The policeman intervened. ‘The trouble is, Yaotl, or whatever your name is, I’d thought of your theory already, but there’s no reason why her brother-in-law would have done anything like that. What the thief took were charms for a sorcerer or a warrior, that seems pretty clear. Flower Gatherer was neither of those. He was just a peasant, and married to the woman’s sister. The boy’s question is a good one. How’s Goose going to react if she thinks her husband was behind this?’

‘Is he likely to care?’ I responded. ‘Maybe he’s not planning to come home at all. What other possibility is there?’

‘You could have done it,’ Spotted Eagle said shortly.

‘What?’ I gasped, so shocked that I could barely get the word out.

‘It seems to me,’ Kite said calmly, ‘that there are two possible explanations for Flower Gatherer’s disappearance. I think he ran away, like the rest of you. Either he ran fast enough, in which case he’ll be back eventually, or he didn’t, in which case he’s dead.’

I frowned. ‘But if that’s so, where’s his body?’

‘You tell us,’ spat Spotted Eagle.

I had to suppress a sudden, hysterical impulse to laugh in the young man’s face. Fortunately I remembered what had happened when I had done that before. ‘You think I did something to Flower Gatherer, and then dug Star up? That’s ludicrous! Why would I have done a thing like that?’

‘How should we know?’ replied the youth. ‘I don’t know anything about you. Why wouldn’t you have done it?’

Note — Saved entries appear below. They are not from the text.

===== src/lsrv_pkg.sv =====
`default_nettype none
// ----------------------------------------------------------------------------
// lsrv_pkg: shared types and constants for the stack with remove by value
// Opcodes, status codes, controller states and the command and status
// structs that join the controller to the datapath.
// ----------------------------------------------------------------------------
package lsrv_pkg;

  localparam int unsigned DEPTH_DEF = 128;
  localparam int unsigned DATA_W    = 32;
  localparam int unsigned DEPTH_W   = 8;

  typedef enum logic [1:0] {
    OP_PUSH   = 2'd0,
    OP_POP    = 2'd1,
    OP_REMOVE = 2'd2,
    OP_NONE   = 2'd3
  } op_e;

  typedef enum logic [1:0] {
    ST_OK        = 2'd0,
    ST_OVERFLOW  = 2'd1,
    ST_UNDERFLOW = 2'd2,
    ST_NOTFOUND  = 2'd3
  } status_e;

  typedef enum logic [2:0] {
    S_IDLE,
    S_EXEC,
    S_POP,
    S_SRCH,
    S_SHIFT
  } state_e;

  // read address sources
  typedef enum logic [1:0] {
    RA_TOP,
    RA_PTR_DN,
    RA_PTR_UP1,
    RA_PTR_UP2
  } rsel_e;

  // write address and data source: push at the top, or shift one place down
  typedef enum logic {
    WA_PUSH,
    WA_SHIFT
  } wsel_e;

  typedef enum logic [1:0] {
    PTR_HOLD,
    PTR_TOP,
    PTR_DEC,
    PTR_INC
  } ptr_e;

  typedef enum logic [1:0] {
    OV_ZERO,
    OV_RDATA,
    OV_VALUE
  } ovsel_e;

  typedef struct packed {
    logic    latch;
    logic    mem_we;
    wsel_e   wsel;
    logic    rd_en;
    rsel_e   rsel;
    ptr_e    ptr_op;
    logic    cnt_inc;
    logic    cnt_dec;
    logic    out_load;
    status_e out_status;
    ovsel_e  ov_sel;
  } cmd_t;

  typedef struct packed {
    op_e  op;
    logic full;
    logic empty;
    logic match;
    logic ptr_zero;
    logic ptr_top;
    logic nxt_top;
    logic slot_free;
  } stat_t;

endpackage
`default_nettype wire


===== src/lsrv_ctrl.sv =====
`default_nettype none
// ----------------------------------------------------------------------------
// lsrv_ctrl: sequencer for the stack
// Steps push, pop and the downward search and shift of remove, issuing
// one command word to the datapath each cycle.
// ----------------------------------------------------------------------------
module lsrv_ctrl (
  input  wire                  clk_i,
  input  wire                  rst_ni,
  input  wire                  in_valid_i,
  output logic                 in_stall_o,
  input  wire lsrv_pkg::stat_t stat_i,
  output lsrv_pkg::cmd_t       cmd_o
);

  lsrv_pkg::state_e state_q, state_d;

  always_ff @(posedge clk_i or negedge rst_ni) begin
    if (!rst_ni) begin
      state_q <= lsrv_pkg::S_IDLE;
    end else begin
      state_q <= state_d;
    end
  end

  assign in_stall_o = (state_q != lsrv_pkg::S_IDLE);

  always_comb begin
    state_d           = state_q;
    cmd_o             = '0;
    cmd_o.wsel        = lsrv_pkg::WA_PUSH;
    cmd_o.rsel        = lsrv_pkg::RA_TOP;
    cmd_o.ptr_op      = lsrv_pkg::PTR_HOLD;
    cmd_o.out_status  = lsrv_pkg::ST_OK;
    cmd_o.ov_sel      = lsrv_pkg::OV_ZERO;
    case (state_q)
      lsrv_pkg::S_IDLE: begin
        if (in_valid_i) begin
          cmd_o.latch = 1'b1;
          state_d     = lsrv_pkg::S_EXEC;
        end
      end
      lsrv_pkg::S_EXEC: begin
        // hold until the result register can take this transaction
        if (stat_i.slot_free) begin
          case (stat_i.op)
            lsrv_pkg::OP_PUSH: begin
              cmd_o.out_load = 1'b1;
              state_d        = lsrv_pkg::S_IDLE;
              if (stat_i.full) begin
                cmd_o.out_status = lsrv_pkg::ST_OVERFLOW;
              end else begin
                cmd_o.mem_we  = 1'b1;
                cmd_o.wsel    = lsrv_pkg::WA_PUSH;
                cmd_o.cnt_inc = 1'b1;
              end
            end
            lsrv_pkg::OP_POP: begin
              if (stat_i.empty) begin
                cmd_o.out_load   = 1'b1;
                cmd_o.out_status = lsrv_pkg::ST_UNDERFLOW;
                state_d          = lsrv_pkg::S_IDLE;
              end else begin
                cmd_o.rd_en   = 1'b1;
                cmd_o.rsel    = lsrv_pkg::RA_TOP;
                cmd_o.cnt_dec = 1'b1;
                state_d       = lsrv_pkg::S_POP;
              end
            end
            lsrv_pkg::OP_REMOVE: begin
              if (stat_i.empty) begin
                cmd_o.out_load   = 1'b1;
                cmd_o.out_status = lsrv_pkg::ST_NOTFOUND;
                state_d          = lsrv_pkg::S_IDLE;
              end else begin
                cmd_o.rd_en  = 1'b1;
                cmd_o.rsel   = lsrv_pkg::RA_TOP;
                cmd_o.ptr_op = lsrv_pkg::PTR_TOP;
                state_d      = lsrv_pkg::S_SRCH;
              end
            end
            default: begin
              cmd_o.out_load = 1'b1;
              state_d        = lsrv_pkg::S_IDLE;
            end
          endcase
        end
      end
      lsrv_pkg::S_POP: begin
        cmd_o.out_load = 1'b1;
        cmd_o.ov_sel   = lsrv_pkg::OV_RDATA;
        state_d        = lsrv_pkg::S_IDLE;
      end
      lsrv_pkg::S_SRCH: begin
        if (stat_i.match) begin
          if (stat_i.ptr_top) begin
            cmd_o.cnt_dec  = 1'b1;
            cmd_o.out_load = 1'b1;
            cmd_o.ov_sel   = lsrv_pkg::OV_VALUE;
            state_d        = lsrv_pkg::S_IDLE;
          end else begin
            cmd_o.rd_en = 1'b1;
            cmd_o.rsel  = lsrv_pkg::RA_PTR_UP1;
            state_d     = lsrv_pkg::S_SHIFT;
          end
        end else if (stat_i.ptr_zero) begin
          cmd_o.out_load   = 1'b1;
          cmd_o.out_status = lsrv_pkg::ST_NOTFOUND;
          state_d          = lsrv_pkg::S_IDLE;
        end else begin
          cmd_o.rd_en  = 1'b1;
          cmd_o.rsel   = lsrv_pkg::RA_PTR_DN;
          cmd_o.ptr_op = lsrv_pkg::PTR_DEC;
        end
      end
      lsrv_pkg::S_SHIFT: begin
        // entry above the pointer is in the read register: move it down
        cmd_o.mem_we = 1'b1;
        cmd_o.wsel   = lsrv_pkg::WA_SHIFT;
        if (stat_i.nxt_top) begin
          cmd_o.cnt_dec  = 1'b1;
          cmd_o.out_load = 1'b1;
          cmd_o.ov_sel   = lsrv_pkg::OV_VALUE;
          state_d        = lsrv_pkg::S_IDLE;
        end else begin
          cmd_o.rd_en  = 1'b1;
          cmd_o.rsel   = lsrv_pkg::RA_PTR_UP2;
          cmd_o.ptr_op = lsrv_pkg::PTR_INC;
        end
      end
      default: begin
        state_d = lsrv_pkg::S_IDLE;
      end
    endcase
  end

endmodule
`default_nettype wire


===== src/lsrv_dpath.sv =====
`default_nettype none
// ----------------------------------------------------------------------------
// lsrv_dpath: storage and result register for the stack
// Entry memory with one write and one registered read port, entry count,
// walk pointer, latched request and the output register.
// ----------------------------------------------------------------------------
module lsrv_dpath #(
  parameter int unsigned DEPTH = lsrv_pkg::DEPTH_DEF
) (
  input  wire                                 clk_i,
  input  wire                                 rst_ni,
  input  wire  [1:0]                          opcode_i,
  input  wire  signed [lsrv_pkg::DATA_W-1:0]  value_i,
  input  wire lsrv_pkg::cmd_t                 cmd_i,
  output lsrv_pkg::stat_t                     stat_o,
  input  wire                                 out_stall_i,
  output logic                                out_valid_o,
  output logic [1:0]                          status_o,
  output logic signed [lsrv_pkg::DATA_W-1:0]  value_out_o,
  output logic [lsrv_pkg::DEPTH_W-1:0]        depth_out_o
);

  localparam int unsigned AW = $clog2(DEPTH);
  localparam int unsigned CW = $clog2(DEPTH + 1);

  logic signed [lsrv_pkg::DATA_W-1:0] mem [DEPTH];
  logic signed [lsrv_pkg::DATA_W-1:0] rdata_q;
  logic signed [lsrv_pkg::DATA_W-1:0] val_q;
  lsrv_pkg::op_e                      op_q;
  logic [CW-1:0]                      cnt_q, cnt_d;
  logic [AW-1:0]                      ptr_q, ptr_d;
  logic [AW-1:0]                      top_idx;
  logic [AW-1:0]                      raddr, waddr;
  logic signed [lsrv_pkg::DATA_W-1:0] wdata;
  logic                               out_valid_q;

  assign top_idx = AW'(cnt_q - CW'(1));

  always_comb begin
    case (cmd_i.rsel)
      lsrv_pkg::RA_TOP:     raddr = top_idx;
      lsrv_pkg::RA_PTR_DN:  raddr = ptr_q - AW'(1);
      lsrv_pkg::RA_PTR_UP1: raddr = ptr_q + AW'(1);
      lsrv_pkg::RA_PTR_UP2: raddr = ptr_q + AW'(2);
      default:              raddr = top_idx;
    endcase
  end

  always_comb begin
    case (cmd_i.wsel)
      lsrv_pkg::WA_PUSH: begin
        waddr = AW'(cnt_q);
        wdata = val_q;
      end
      lsrv_pkg::WA_SHIFT: begin
        waddr = ptr_q;
        wdata = rdata_q;
      end
      default: begin
        waddr = AW'(cnt_q);
        wdata = val_q;
      end
    endcase
  end

  always_ff @(posedge clk_i) begin
    if (cmd_i.mem_we) begin
      mem[waddr] <= wdata;
    end
    if (cmd_i.rd_en) begin
      rdata_q <= mem[raddr];
    end
  end

  always_ff @(posedge clk_i) begin
    if (cmd_i.latch) begin
      op_q  <= lsrv_pkg::op_e'(opcode_i);
      val_q <= value_i;
    end
  end

  always_comb begin
    cnt_d = cnt_q;
    if (cmd_i.cnt_inc) begin
      cnt_d = cnt_q + CW'(1);
    end else if (cmd_i.cnt_dec) begin
      cnt_d = cnt_q - CW'(1);
    end
  end

  always_comb begin
    case (cmd_i.ptr_op)
      lsrv_pkg::PTR_HOLD: ptr_d = ptr_q;
      lsrv_pkg::PTR_TOP:  ptr_d = top_idx;
      lsrv_pkg::PTR_DEC:  ptr_d = ptr_q - AW'(1);
      lsrv_pkg::PTR_INC:  ptr_d = ptr_q + AW'(1);
      default:            ptr_d = ptr_q;
    endcase
  end

  always_ff @(posedge clk_i or negedge rst_ni) begin
    if (!rst_ni) begin
      cnt_q <= '0;
      ptr_q <= '0;
    end else begin
      cnt_q <= cnt_d;
      ptr_q <= ptr_d;
    end
  end

  // result register: drop the valid once taken, reload on a finished transaction
  always_ff @(posedge clk_i or negedge rst_ni) begin
    if (!rst_ni) begin
      out_valid_q <= 1'b0;
    end else if (cmd_i.out_load) begin
      out_valid_q <= 1'b1;
    end else if (!out_stall_i) begin
      out_valid_q <= 1'b0;
    end
  end

  always_ff @(posedge clk_i) begin
    if (cmd_i.out_load) begin
      status_o    <= cmd_i.out_status;
      depth_out_o <= lsrv_pkg::DEPTH_W'(cnt_d);
      case (cmd_i.ov_sel)
        lsrv_pkg::OV_ZERO:  value_out_o <= '0;
        lsrv_pkg::OV_RDATA: value_out_o <= rdata_q;
        lsrv_pkg::OV_VALUE: value_out_o <= val_q;
        default:            value_out_o <= '0;
      endcase
    end
  end

  assign out_valid_o      = out_valid_q;

  assign stat_o.op        = op_q;
  assign stat_o.full      = (cnt_q == CW'(DEPTH));
  assign stat_o.empty     = (cnt_q == '0);
  assign stat_o.match     = (rdata_q == val_q);
  assign stat_o.ptr_zero  = (ptr_q == '0);
  assign stat_o.ptr_top   = (ptr_q == top_idx);
  assign stat_o.nxt_top   = ((ptr_q + AW'(1)) == top_idx);
  assign stat_o.slot_free = !out_valid_q || !out_stall_i;

endmodule
`default_nettype wire


===== src/lifo_stack_remove_by_value.sv =====
`default_nettype none
// ----------------------------------------------------------------------------
// lifo_stack_remove_by_value: bounded stack with remove by value
// Stack of signed 32-bit entries with push, pop and remove of the topmost
// entry equal to a given value.
// ----------------------------------------------------------------------------
// Usage:
//   The input channel (in_valid_i / in_stall_o) carries opcode_i and value_i;
//   a transaction is taken when valid is high and stall is low. Each one
//   gives exactly one result on the output channel (out_valid_o /
//   out_stall_i) with status, value and depth after the operation.
//   The request is registered, then executed. Push, unused opcode,
//   overflow, underflow and remove on an empty stack finish in the execute
//   step; pop reads the top entry there and loads the result in a pop step
//   after it, as the entry memory has a registered read port. Remove walks
//   down from the top one entry a cycle, then shifts the entries above the
//   match down one a cycle through the same single read and write port; a
//   remove that finds no match walks down to the bottom entry. A new request
//   is taken once the previous one has written its result register.
//   Stall: the result register holds while out_stall_i is high; a following
//   request is accepted and waits in its execute step until the register
//   frees. Reset empties the stack and drops any pending result; entry
//   contents are not cleared.
// ----------------------------------------------------------------------------
module lifo_stack_remove_by_value #(
  parameter int unsigned DEPTH = lsrv_pkg::DEPTH_DEF
) (
  input  wire                                 clk_i,
  input  wire                                 rst_ni,
  input  wire                                 in_valid_i,
  output logic                                in_stall_o,
  input  wire  [1:0]                          opcode_i,
  input  wire  signed [lsrv_pkg::DATA_W-1:0]  value_i,
  output logic                                out_valid_o,
  input  wire                                 out_stall_i,
  output logic [1:0]                          status_o,
  output logic signed [lsrv_pkg::DATA_W-1:0]  value_out_o,
  output logic [lsrv_pkg::DEPTH_W-1:0]        depth_out_o
);

  lsrv_pkg::cmd_t  cmd;
  lsrv_pkg::stat_t stat;

  lsrv_ctrl u_ctrl (
    .clk_i      (clk_i),
    .rst_ni     (rst_ni),
    .in_valid_i (in_valid_i),
    .in_stall_o (in_stall_o),
    .stat_i     (stat),
    .cmd_o      (cmd)
  );

  lsrv_dpath #(
    .DEPTH (DEPTH)
  ) u_dpath (
    .clk_i       (clk_i),
    .rst_ni      (rst_ni),
    .opcode_i    (opcode_i),
    .value_i     (value_i),
    .cmd_i       (cmd),
    .stat_o      (stat),
    .out_stall_i (out_stall_i),
    .out_valid_o (out_valid_o),
    .status_o    (status_o),
    .value_out_o (value_out_o),
    .depth_out_o (depth_out_o)
  );

endmodule
`default_nettype wire
===== src/sv/bcd_pkg.sv =====
// Package: shared types, constants and helpers of the button chord debouncer.
`default_nettype none
package bcd_pkg;

  localparam int Buttons = 2;

  localparam int PinW  = 2;
  localparam int HoldW = 16;
  localparam int TimeW = 32;
  localparam int IdxW  = 1;
  localparam int DataW = 16;

  localparam logic [HoldW-1:0] HoldReset    = 16'd75;
  localparam logic [1:0]       UsedReset    = 2'd2;

  typedef enum logic [IdxW-1:0] {
    REG_HOLD_TIME    = 1'b0,
    REG_BUTTONS_USED = 1'b1
  } reg_idx_e;

  typedef struct packed {
    logic             action;
    logic [PinW-1:0]  pin_levels;
    logic [TimeW-1:0] now_ms;
  } item_t;

  typedef struct packed {
    logic [HoldW-1:0] hold_time_ms;
    logic [PinW-1:0]  key_mask;
  } cfg_t;

  function automatic logic [PinW-1:0] key_mask_f(input logic [1:0] used);
    logic [PinW-1:0] m;
    unique case (used)
      2'd0:    m = 2'b00;
      2'd1:    m = 2'b01;
      default: m = (Buttons >= 2) ? 2'b11 : 2'b01;
    endcase
    return m;
  endfunction

endpackage
`default_nettype wire


===== src/sv/bcd_item_if.sv =====
// Interface: input item channel (action, pin levels, timestamp).
`default_nettype none
interface bcd_item_if;
  import bcd_pkg::*;
  logic             valid;
  logic             ready;
  logic             action;
  logic [PinW-1:0]  pin_levels;
  logic [TimeW-1:0] now_ms;

  modport source (output valid, action, pin_levels, now_ms, input ready);
  modport sink   (input valid, action, pin_levels, now_ms, output ready);
endinterface
`default_nettype wire


===== src/sv/bcd_result_if.sv =====
// Interface: result channel carrying the confirmed key code.
`default_nettype none
interface bcd_result_if;
  import bcd_pkg::*;
  logic            valid;
  logic            ready;
  logic [PinW-1:0] key_code;

  modport source (output valid, key_code, input ready);
  modport sink   (input valid, key_code, output ready);
endinterface
`default_nettype wire


===== src/sv/bcd_cfg_if.sv =====
// Interface: configuration register write channel.
`default_nettype none
interface bcd_cfg_if;
  import bcd_pkg::*;
  logic             valid;
  logic             ready;
  logic [IdxW-1:0]  index;
  logic [DataW-1:0] data;

  modport source (output valid, index, data, input ready);
  modport sink   (input valid, index, data, output ready);
endinterface
`default_nettype wire


===== src/sv/bcd_cfg_regs.sv =====
// Configuration registers: hold time and number of buttons in use.
`default_nettype none
module bcd_cfg_regs (
  input  wire logic          clk_i,
  input  wire logic          rst_ni,
  bcd_cfg_if.sink            cfg_i,
  output bcd_pkg::cfg_t      cfg_o
);
  import bcd_pkg::*;

  logic [HoldW-1:0] hold_q;
  logic [1:0]       used_q;
  logic             wr;

  assign cfg_i.ready = 1'b1;
  assign wr          = cfg_i.valid;

  always_ff @(posedge clk_i or negedge rst_ni) begin
    if (!rst_ni) begin
      hold_q <= HoldReset;
      used_q <= UsedReset;
    end else if (wr) begin
      unique case (reg_idx_e'(cfg_i.index))
        REG_HOLD_TIME:    hold_q <= cfg_i.data[HoldW-1:0];
        REG_BUTTONS_USED: used_q <= cfg_i.data[1:0];
        default:          hold_q <= hold_q;
      endcase
    end
  end

  assign cfg_o.hold_time_ms = hold_q;
  assign cfg_o.key_mask     = key_mask_f(used_q);

endmodule
`default_nettype wire


===== src/sv/bcd_fsm.sv =====
// Debounce state machine: chord tracking, hold timing and result selection.
`default_nettype none
module bcd_fsm (
  input  wire logic                   clk_i,
  input  wire logic                   rst_ni,
  input  wire logic                   step_i,
  input  wire bcd_pkg::item_t         item_i,
  input  wire bcd_pkg::cfg_t          cfg_i,
  output logic [bcd_pkg::PinW-1:0]    key_code_o
);
  import bcd_pkg::*;

  typedef enum logic [2:0] {
    PH_IDLE          = 3'd0,
    PH_PRESSED       = 3'd1,
    PH_REPORTING     = 3'd2,
    PH_AWAIT_RELEASE = 3'd3,
    PH_RELEASED      = 3'd4
  } phase_e;

  phase_e           phase_q, phase_d;
  logic [PinW-1:0]  chord_q, chord_d;
  logic [TimeW-1:0] mark_q, mark_d;
  logic [PinW-1:0]  key;
  logic [TimeW-1:0] elapsed;
  logic             hold_passed;

  assign key         = ~item_i.pin_levels & cfg_i.key_mask;
  assign elapsed     = item_i.now_ms - mark_q;
  assign hold_passed = elapsed > {{(TimeW-HoldW){1'b0}}, cfg_i.hold_time_ms};

  always_comb begin
    phase_d    = phase_q;
    chord_d    = chord_q;
    mark_d     = mark_q;
    key_code_o = '0;
    if (item_i.action) begin
      phase_d = PH_AWAIT_RELEASE;
    end else begin
      unique case (phase_q)
        PH_IDLE: begin
          if (key != '0) begin
            phase_d = PH_PRESSED;
            chord_d = key;
            mark_d  = item_i.now_ms;
          end
        end
        PH_PRESSED: begin
          if (key > chord_q) begin
            chord_d = key;
            mark_d  = item_i.now_ms;
          end else if (hold_passed) begin
            phase_d    = PH_REPORTING;
            key_code_o = key;
          end
        end
        PH_REPORTING: key_code_o = chord_q;
        PH_AWAIT_RELEASE: begin
          if (key == '0) begin
            phase_d = PH_RELEASED;
            mark_d  = item_i.now_ms;
          end
        end
        PH_RELEASED: begin
          if (key != '0) begin
            phase_d = PH_AWAIT_RELEASE;
          end else if (hold_passed) begin
            phase_d = PH_IDLE;
          end
        end
        default: phase_d = PH_IDLE;
      endcase
    end
  end

  always_ff @(posedge clk_i or negedge rst_ni) begin
    if (!rst_ni) begin
      phase_q <= PH_IDLE;
      chord_q <= '0;
      mark_q  <= '0;
    end else if (step_i) begin
      phase_q <= phase_d;
      chord_q <= chord_d;
      mark_q  <= mark_d;
    end
  end

endmodule
`default_nettype wire


===== src/sv/button_chord_debouncer_core.sv =====
// Top level: button chord debouncer with input and result registers.
// Takes one transaction per clock: each input transaction (sample or clear) is
// captured in an input register, stepped through the debounce state machine
// once the result register is free and produces exactly one key_code result in
// the result register, so throughput is one item per
// cycle while the result side keeps taking. Key code bit i is set when pin i
// is low and button i is in use; a chord is reported once it has held longer
// than hold_time_ms, then repeatedly until a clear. Configuration writes are
// always accepted and apply to items stepped after them.
`default_nettype none
module button_chord_debouncer_core (
  input  wire logic    clk_i,
  input  wire logic    rst_ni,
  bcd_cfg_if.sink      cfg_i,
  bcd_item_if.sink     in_i,
  bcd_result_if.source out_o
);
  import bcd_pkg::*;

  cfg_t            cfg;
  logic            s1_valid_q;
  item_t           s1_item_q;
  logic            out_valid_q;
  logic [PinW-1:0] out_key_q;
  logic [PinW-1:0] fsm_key;
  logic            out_free;
  logic            advance;
  logic            take_in;

  bcd_cfg_regs u_cfg (
    .clk_i  (clk_i),
    .rst_ni (rst_ni),
    .cfg_i  (cfg_i),
    .cfg_o  (cfg)
  );

  bcd_fsm u_fsm (
    .clk_i      (clk_i),
    .rst_ni     (rst_ni),
    .step_i     (advance),
    .item_i     (s1_item_q),
    .cfg_i      (cfg),
    .key_code_o (fsm_key)
  );

  assign out_free   = !out_valid_q || out_o.ready;
  assign advance    = s1_valid_q && out_free;
  assign in_i.ready = !s1_valid_q || advance;
  assign take_in    = in_i.valid && in_i.ready;

  always_ff @(posedge clk_i or negedge rst_ni) begin
    if (!rst_ni) begin
      s1_valid_q  <= 1'b0;
      out_valid_q <= 1'b0;
    end else begin
      if (take_in) begin
        s1_valid_q <= 1'b1;
      end else if (advance) begin
        s1_valid_q <= 1'b0;
      end
      if (advance) begin
        out_valid_q <= 1'b1;
      end else if (out_o.ready) begin
        out_valid_q <= 1'b0;
      end
    end
  end

  always_ff @(posedge clk_i) begin
    if (take_in) begin
      s1_item_q.action     <= in_i.action;
      s1_item_q.pin_levels <= in_i.pin_levels;
      s1_item_q.now_ms     <= in_i.now_ms;
    end
    if (advance) begin
      out_key_q <= fsm_key;
    end
  end

  assign out_o.valid    = out_valid_q;
  assign out_o.key_code = out_key_q;

endmodule
`default_nettype wire


===== src/flat_wrapper.sv =====
// flat-port wrapper written by rule: the top's interface ports become plain ports
module button_chord_debouncer_core_flat import bcd_pkg::*;
  (clk_i, rst_ni, cfg_i_valid, cfg_i_index, cfg_i_data, cfg_i_ready, in_i_valid, in_i_action, in_i_pin_levels, in_i_now_ms, in_i_ready, out_o_valid, out_o_key_code, out_o_ready);
  bcd_cfg_if cfg_i_i ();
  bcd_item_if in_i_i ();
  bcd_result_if out_o_i ();
  input  wire logic clk_i;
  input  wire logic rst_ni;
  input wire logic [$bits(cfg_i_i.valid)-1:0] cfg_i_valid;
  input wire logic [$bits(cfg_i_i.index)-1:0] cfg_i_index;
  input wire logic [$bits(cfg_i_i.data)-1:0] cfg_i_data;
  output wire logic [$bits(cfg_i_i.ready)-1:0] cfg_i_ready;
  input wire logic [$bits(in_i_i.valid)-1:0] in_i_valid;
  input wire logic [$bits(in_i_i.action)-1:0] in_i_action;
  input wire logic [$bits(in_i_i.pin_levels)-1:0] in_i_pin_levels;
  input wire logic [$bits(in_i_i.now_ms)-1:0] in_i_now_ms;
  output wire logic [$bits(in_i_i.ready)-1:0] in_i_ready;
  output wire logic [$bits(out_o_i.valid)-1:0] out_o_valid;
  output wire logic [$bits(out_o_i.key_code)-1:0] out_o_key_code;
  input wire logic [$bits(out_o_i.ready)-1:0] out_o_ready;
  assign cfg_i_i.valid = cfg_i_valid;
  assign cfg_i_i.index = cfg_i_index;
  assign cfg_i_i.data = cfg_i_data;
  assign cfg_i_ready = cfg_i_i.ready;
  assign in_i_i.valid = in_i_valid;
  assign in_i_i.action = in_i_action;
  assign in_i_i.pin_levels = in_i_pin_levels;
  assign in_i_i.now_ms = in_i_now_ms;
  assign in_i_ready = in_i_i.ready;
  assign out_o_valid = out_o_i.valid;
  assign out_o_key_code = out_o_i.key_code;
  assign out_o_i.ready = out_o_ready;
  button_chord_debouncer_core u_core (.clk_i(clk_i), .rst_ni(rst_ni), .cfg_i(cfg_i_i), .in_i(in_i_i), .out_o(out_o_i));
endmodule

I sighed. ‘So where would I have put the man’s body? What did I do with your mother?’ I appealed to the lad’s father. ‘Handy, you know me. You don’t really think I had any part in this?’

He could not look at me. For a moment his glance fell, perhaps involuntarily, on his wife’s body. He turned away with a shudder. ‘I don’t know what to think any more.’

‘The slave used to be a priest,’ muttered Spotted Eagle sullenly. ‘He could have done it. He knew what we had to do last night and why it mattered. He knows all about charms and how to make them…’

‘No I don’t!’ I was genuinely shocked. ‘I was a priest, not a sorcerer.’